*Exercise aim*. Every line in the records below between the one holding "11: a = 32'sd524287;" and the one holding "- flip-flop bits (word level): 50", inclusive, is to be set down exactly; all other lines are to be left out.

*Exercise inputs*.
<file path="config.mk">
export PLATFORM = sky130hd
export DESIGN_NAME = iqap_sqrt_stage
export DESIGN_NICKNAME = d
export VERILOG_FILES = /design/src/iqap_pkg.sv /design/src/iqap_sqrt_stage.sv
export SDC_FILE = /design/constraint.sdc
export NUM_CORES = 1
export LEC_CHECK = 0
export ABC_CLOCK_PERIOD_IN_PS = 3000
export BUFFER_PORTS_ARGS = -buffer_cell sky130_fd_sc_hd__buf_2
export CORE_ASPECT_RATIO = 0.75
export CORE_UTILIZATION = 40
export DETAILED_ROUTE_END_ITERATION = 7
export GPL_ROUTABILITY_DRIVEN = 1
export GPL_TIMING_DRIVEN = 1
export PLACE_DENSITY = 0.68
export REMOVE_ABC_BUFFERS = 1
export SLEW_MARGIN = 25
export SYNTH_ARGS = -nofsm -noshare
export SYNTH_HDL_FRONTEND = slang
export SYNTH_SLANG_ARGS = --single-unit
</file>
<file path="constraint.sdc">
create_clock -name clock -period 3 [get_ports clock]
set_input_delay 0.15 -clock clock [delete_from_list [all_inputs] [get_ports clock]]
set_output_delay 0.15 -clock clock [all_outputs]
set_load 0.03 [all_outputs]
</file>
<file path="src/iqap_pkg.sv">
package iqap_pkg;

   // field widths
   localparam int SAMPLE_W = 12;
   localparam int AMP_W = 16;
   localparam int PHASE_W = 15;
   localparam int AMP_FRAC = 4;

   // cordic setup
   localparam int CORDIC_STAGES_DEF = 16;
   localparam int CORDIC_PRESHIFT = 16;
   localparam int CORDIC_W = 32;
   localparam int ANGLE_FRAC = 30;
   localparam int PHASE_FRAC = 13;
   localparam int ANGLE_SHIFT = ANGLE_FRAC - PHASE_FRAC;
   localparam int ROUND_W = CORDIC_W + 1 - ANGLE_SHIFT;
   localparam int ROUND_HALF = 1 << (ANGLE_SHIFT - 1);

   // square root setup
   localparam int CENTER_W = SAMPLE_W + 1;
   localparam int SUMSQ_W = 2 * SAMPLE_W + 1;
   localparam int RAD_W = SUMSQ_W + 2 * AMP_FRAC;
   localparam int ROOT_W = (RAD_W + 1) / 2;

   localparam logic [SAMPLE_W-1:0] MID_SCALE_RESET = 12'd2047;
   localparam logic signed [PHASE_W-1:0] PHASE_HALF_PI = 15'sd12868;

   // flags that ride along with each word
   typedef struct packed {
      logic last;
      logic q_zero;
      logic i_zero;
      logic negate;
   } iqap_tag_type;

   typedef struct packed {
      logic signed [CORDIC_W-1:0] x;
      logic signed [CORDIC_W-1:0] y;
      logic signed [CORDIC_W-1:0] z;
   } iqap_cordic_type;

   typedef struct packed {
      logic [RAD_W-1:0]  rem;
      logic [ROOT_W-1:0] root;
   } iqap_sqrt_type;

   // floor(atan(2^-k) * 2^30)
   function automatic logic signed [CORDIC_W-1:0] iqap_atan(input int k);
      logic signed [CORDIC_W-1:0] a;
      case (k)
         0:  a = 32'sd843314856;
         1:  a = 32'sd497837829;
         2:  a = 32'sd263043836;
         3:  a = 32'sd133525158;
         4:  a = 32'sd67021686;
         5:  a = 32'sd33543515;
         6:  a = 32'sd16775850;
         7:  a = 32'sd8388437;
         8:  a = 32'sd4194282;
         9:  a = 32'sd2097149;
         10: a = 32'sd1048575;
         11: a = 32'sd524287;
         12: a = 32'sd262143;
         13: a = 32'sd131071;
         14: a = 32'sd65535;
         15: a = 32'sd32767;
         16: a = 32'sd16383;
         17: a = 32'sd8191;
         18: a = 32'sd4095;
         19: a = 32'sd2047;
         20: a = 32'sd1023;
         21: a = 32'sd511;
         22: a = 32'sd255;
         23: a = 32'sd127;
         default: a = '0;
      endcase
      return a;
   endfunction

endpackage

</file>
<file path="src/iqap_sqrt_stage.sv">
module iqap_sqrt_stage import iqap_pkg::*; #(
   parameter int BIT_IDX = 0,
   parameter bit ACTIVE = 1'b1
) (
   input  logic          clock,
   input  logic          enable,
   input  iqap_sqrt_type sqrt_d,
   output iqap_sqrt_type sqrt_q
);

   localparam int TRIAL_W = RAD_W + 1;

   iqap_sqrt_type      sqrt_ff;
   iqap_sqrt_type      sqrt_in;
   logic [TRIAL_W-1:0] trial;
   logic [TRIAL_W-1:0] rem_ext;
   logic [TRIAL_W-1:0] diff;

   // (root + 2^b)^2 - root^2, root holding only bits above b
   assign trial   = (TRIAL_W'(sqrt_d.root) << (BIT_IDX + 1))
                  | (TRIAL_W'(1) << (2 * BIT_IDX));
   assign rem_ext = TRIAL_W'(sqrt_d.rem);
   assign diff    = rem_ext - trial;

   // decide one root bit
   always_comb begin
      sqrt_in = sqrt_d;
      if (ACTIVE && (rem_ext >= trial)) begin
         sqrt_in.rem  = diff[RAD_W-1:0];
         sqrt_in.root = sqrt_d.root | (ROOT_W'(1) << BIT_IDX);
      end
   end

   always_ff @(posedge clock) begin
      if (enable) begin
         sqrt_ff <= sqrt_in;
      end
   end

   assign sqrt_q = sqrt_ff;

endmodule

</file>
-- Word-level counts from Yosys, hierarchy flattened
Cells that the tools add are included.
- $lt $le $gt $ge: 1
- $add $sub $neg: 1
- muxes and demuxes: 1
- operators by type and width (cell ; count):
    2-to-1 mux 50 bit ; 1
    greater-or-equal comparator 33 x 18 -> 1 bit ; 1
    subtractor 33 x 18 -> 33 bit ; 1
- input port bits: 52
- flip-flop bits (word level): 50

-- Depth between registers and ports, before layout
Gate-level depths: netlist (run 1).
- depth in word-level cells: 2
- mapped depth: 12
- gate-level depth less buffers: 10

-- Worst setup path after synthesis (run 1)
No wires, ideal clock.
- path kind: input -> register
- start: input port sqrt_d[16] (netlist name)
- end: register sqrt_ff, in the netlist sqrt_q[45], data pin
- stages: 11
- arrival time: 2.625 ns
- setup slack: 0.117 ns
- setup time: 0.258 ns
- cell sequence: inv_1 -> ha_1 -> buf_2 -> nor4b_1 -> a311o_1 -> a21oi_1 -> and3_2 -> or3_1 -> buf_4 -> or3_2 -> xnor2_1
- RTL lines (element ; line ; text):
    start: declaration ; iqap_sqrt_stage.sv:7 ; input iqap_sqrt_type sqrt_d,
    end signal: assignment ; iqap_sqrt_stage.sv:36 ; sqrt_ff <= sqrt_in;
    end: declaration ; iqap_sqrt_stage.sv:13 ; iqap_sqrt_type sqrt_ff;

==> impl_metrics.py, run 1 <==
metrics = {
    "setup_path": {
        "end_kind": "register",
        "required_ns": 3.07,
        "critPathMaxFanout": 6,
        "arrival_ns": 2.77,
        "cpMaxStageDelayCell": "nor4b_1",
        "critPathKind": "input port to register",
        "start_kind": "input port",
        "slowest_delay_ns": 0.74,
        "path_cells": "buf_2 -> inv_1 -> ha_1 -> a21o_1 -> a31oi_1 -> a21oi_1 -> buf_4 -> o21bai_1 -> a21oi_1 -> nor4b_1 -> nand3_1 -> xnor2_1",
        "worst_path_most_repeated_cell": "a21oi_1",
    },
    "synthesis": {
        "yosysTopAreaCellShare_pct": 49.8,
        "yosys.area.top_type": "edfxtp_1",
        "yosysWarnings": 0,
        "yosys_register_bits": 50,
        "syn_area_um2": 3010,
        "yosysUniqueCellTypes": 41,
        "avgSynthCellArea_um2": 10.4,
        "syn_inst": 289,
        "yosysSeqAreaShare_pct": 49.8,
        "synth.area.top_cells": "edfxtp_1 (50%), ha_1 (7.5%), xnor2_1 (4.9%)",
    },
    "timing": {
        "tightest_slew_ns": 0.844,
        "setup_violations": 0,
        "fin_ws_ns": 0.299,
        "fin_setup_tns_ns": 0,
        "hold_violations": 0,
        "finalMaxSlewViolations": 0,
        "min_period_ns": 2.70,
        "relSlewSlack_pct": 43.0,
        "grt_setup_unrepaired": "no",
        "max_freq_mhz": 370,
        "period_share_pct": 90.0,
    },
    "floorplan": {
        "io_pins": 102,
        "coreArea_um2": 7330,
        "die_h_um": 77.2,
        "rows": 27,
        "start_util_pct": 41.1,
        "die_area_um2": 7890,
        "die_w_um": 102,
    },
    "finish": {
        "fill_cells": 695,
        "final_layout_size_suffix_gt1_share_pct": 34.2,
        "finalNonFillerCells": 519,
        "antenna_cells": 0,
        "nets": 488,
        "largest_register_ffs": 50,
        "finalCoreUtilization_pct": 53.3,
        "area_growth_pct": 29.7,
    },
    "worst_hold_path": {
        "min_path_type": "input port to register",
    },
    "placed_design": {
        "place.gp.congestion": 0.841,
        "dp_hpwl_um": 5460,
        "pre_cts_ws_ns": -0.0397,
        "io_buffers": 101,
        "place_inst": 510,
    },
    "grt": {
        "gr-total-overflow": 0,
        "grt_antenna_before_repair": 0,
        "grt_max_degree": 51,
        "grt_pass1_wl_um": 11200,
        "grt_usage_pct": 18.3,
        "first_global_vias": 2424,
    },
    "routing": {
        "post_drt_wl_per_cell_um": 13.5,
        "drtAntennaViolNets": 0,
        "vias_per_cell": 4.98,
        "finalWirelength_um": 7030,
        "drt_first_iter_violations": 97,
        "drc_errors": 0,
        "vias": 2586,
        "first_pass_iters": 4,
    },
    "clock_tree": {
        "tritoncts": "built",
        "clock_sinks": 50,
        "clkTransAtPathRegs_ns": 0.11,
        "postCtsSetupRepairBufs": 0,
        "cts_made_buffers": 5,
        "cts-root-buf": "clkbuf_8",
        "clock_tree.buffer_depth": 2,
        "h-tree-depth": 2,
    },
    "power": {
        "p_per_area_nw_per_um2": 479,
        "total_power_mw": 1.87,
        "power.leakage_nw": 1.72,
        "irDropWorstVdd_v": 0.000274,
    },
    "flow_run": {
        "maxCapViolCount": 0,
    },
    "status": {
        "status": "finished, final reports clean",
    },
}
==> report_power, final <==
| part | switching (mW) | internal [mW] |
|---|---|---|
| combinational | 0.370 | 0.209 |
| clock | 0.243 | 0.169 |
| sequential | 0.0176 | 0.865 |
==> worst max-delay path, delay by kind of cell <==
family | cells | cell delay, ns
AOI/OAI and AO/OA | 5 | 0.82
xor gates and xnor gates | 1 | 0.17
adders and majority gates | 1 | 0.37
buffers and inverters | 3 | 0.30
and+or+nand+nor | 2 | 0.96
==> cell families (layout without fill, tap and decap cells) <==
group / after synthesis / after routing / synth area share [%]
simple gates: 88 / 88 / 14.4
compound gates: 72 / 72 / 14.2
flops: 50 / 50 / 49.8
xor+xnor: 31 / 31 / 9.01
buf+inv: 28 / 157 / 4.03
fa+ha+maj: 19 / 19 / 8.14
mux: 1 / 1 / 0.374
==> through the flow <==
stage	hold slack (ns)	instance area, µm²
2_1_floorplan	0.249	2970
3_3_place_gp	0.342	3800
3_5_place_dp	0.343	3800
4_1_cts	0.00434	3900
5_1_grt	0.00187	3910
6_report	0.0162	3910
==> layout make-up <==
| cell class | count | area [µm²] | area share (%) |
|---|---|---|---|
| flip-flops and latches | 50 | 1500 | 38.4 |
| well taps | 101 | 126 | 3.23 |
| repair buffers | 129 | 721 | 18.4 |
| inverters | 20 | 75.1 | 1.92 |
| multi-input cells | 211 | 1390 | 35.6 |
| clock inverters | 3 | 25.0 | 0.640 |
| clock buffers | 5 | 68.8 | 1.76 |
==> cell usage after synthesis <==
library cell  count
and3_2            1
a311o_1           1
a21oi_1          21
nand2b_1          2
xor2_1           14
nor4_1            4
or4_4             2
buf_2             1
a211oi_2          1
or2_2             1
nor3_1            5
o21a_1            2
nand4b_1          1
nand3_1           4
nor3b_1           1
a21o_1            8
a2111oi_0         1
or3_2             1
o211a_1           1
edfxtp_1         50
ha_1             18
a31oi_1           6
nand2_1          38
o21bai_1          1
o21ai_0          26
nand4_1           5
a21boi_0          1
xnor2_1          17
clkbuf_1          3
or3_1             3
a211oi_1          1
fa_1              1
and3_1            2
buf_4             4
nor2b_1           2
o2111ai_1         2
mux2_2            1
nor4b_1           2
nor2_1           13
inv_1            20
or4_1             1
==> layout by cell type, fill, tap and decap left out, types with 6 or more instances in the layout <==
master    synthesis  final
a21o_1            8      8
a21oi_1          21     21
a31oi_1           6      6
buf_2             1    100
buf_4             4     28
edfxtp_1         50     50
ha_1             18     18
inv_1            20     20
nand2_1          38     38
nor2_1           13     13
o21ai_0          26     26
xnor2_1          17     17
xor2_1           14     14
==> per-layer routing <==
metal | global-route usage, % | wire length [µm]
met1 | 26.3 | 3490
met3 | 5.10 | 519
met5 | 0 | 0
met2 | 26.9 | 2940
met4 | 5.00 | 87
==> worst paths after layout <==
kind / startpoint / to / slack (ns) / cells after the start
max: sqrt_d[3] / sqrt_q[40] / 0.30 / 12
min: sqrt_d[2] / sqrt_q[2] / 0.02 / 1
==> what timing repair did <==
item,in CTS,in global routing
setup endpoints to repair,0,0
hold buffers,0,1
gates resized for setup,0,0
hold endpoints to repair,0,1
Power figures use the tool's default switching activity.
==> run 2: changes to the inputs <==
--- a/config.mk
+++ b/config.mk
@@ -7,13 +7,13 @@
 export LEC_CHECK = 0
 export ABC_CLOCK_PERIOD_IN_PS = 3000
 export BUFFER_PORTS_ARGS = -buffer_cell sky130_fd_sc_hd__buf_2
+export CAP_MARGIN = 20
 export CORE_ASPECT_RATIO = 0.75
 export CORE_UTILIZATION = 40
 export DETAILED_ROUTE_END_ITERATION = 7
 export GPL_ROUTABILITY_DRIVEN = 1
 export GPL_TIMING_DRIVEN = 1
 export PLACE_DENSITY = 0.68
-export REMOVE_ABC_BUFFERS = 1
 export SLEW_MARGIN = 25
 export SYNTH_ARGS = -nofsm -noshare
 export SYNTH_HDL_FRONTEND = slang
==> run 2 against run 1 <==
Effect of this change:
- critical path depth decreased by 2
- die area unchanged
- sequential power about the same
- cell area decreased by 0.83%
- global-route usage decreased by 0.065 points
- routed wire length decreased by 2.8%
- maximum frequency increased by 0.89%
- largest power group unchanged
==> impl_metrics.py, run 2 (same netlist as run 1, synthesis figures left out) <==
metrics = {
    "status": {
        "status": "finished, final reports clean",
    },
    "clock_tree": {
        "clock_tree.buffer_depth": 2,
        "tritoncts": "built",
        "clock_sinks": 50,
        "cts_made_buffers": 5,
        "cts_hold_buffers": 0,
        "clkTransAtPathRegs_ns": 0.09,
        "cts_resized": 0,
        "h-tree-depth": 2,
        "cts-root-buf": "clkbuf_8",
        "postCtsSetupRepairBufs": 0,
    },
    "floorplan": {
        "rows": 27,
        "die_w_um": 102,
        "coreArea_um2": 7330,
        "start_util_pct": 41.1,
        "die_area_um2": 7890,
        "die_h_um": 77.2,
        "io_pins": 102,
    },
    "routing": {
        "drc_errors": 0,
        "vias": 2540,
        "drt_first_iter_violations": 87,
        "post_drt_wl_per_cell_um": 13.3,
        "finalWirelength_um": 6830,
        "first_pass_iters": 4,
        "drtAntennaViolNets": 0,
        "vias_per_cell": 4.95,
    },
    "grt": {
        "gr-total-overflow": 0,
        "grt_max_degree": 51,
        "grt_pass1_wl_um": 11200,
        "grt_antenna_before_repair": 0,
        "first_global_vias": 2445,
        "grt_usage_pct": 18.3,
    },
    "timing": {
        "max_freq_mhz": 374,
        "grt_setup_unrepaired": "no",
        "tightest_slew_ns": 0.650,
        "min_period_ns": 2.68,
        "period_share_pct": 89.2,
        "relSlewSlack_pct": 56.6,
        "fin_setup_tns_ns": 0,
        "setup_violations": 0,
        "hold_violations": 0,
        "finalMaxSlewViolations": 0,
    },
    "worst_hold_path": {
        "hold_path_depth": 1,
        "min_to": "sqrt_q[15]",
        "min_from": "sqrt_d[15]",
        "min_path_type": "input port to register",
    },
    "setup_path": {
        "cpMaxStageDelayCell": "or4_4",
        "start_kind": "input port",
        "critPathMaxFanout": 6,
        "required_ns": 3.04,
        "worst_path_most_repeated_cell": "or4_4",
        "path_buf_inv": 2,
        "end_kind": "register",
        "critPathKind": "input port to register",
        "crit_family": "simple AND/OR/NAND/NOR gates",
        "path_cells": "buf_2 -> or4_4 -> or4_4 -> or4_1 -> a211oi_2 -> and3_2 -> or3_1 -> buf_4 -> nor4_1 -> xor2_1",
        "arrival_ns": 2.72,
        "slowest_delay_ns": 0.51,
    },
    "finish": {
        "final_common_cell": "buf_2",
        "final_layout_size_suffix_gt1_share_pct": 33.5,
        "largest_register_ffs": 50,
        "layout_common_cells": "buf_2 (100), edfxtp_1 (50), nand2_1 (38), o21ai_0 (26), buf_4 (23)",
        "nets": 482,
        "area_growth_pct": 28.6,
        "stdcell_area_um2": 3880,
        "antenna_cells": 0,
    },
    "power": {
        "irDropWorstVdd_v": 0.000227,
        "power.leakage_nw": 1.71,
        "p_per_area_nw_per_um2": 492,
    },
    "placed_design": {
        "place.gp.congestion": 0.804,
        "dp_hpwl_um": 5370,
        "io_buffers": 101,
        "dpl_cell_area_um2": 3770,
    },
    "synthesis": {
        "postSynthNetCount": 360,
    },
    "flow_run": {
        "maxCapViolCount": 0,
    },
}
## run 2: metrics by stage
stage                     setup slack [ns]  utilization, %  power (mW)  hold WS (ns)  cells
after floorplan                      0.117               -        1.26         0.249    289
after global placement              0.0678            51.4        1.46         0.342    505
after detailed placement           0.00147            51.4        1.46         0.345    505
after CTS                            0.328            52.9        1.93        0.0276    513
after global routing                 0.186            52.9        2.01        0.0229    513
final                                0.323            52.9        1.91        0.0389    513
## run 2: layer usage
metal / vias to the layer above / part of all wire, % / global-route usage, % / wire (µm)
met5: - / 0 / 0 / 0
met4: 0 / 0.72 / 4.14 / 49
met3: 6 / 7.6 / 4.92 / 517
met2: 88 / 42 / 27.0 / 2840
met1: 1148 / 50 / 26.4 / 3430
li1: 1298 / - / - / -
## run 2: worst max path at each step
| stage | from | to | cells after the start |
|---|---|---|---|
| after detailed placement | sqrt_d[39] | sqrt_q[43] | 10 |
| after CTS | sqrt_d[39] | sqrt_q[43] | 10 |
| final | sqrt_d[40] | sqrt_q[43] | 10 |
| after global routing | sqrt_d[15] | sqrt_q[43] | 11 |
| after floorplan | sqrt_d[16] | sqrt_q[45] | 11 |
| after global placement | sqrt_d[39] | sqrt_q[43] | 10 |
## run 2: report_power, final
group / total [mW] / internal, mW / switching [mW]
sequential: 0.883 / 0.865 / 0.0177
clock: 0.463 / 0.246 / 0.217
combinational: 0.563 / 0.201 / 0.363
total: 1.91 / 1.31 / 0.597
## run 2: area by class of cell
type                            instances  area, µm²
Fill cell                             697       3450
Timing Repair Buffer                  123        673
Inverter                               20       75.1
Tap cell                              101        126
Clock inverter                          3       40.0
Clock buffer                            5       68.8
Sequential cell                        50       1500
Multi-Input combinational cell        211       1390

*Response area*.
         11: a = 32'sd524287;
         12: a = 32'sd262143;
         13: a = 32'sd131071;
         14: a = 32'sd65535;
         15: a = 32'sd32767;
         16: a = 32'sd16383;
         17: a = 32'sd8191;
         18: a = 32'sd4095;
         19: a = 32'sd2047;
         20: a = 32'sd1023;
         21: a = 32'sd511;
         22: a = 32'sd255;
         23: a = 32'sd127;
         default: a = '0;
      endcase
      return a;
   endfunction

endpackage

</file>
<file path="src/iqap_sqrt_stage.sv">
module iqap_sqrt_stage import iqap_pkg::*; #(
   parameter int BIT_IDX = 0,
   parameter bit ACTIVE = 1'b1
) (
   input  logic          clock,
   input  logic          enable,
   input  iqap_sqrt_type sqrt_d,
   output iqap_sqrt_type sqrt_q
);

   localparam int TRIAL_W = RAD_W + 1;

   iqap_sqrt_type      sqrt_ff;
   iqap_sqrt_type      sqrt_in;
   logic [TRIAL_W-1:0] trial;
   logic [TRIAL_W-1:0] rem_ext;
   logic [TRIAL_W-1:0] diff;

   // (root + 2^b)^2 - root^2, root holding only bits above b
   assign trial   = (TRIAL_W'(sqrt_d.root) << (BIT_IDX + 1))
                  | (TRIAL_W'(1) << (2 * BIT_IDX));
   assign rem_ext = TRIAL_W'(sqrt_d.rem);
   assign diff    = rem_ext - trial;

   // decide one root bit
   always_comb begin
      sqrt_in = sqrt_d;
      if (ACTIVE && (rem_ext >= trial)) begin
         sqrt_in.rem  = diff[RAD_W-1:0];
         sqrt_in.root = sqrt_d.root | (ROOT_W'(1) << BIT_IDX);
      end
   end

   always_ff @(posedge clock) begin
      if (enable) begin
         sqrt_ff <= sqrt_in;
      end
   end

   assign sqrt_q = sqrt_ff;

endmodule

</file>
-- Word-level counts from Yosys, hierarchy flattened
Cells that the tools add are included.
- $lt $le $gt $ge: 1
- $add $sub $neg: 1
- muxes and demuxes: 1
- operators by type and width (cell ; count):
    2-to-1 mux 50 bit ; 1
    greater-or-equal comparator 33 x 18 -> 1 bit ; 1
    subtractor 33 x 18 -> 33 bit ; 1
- input port bits: 52
- flip-flop bits (word level): 50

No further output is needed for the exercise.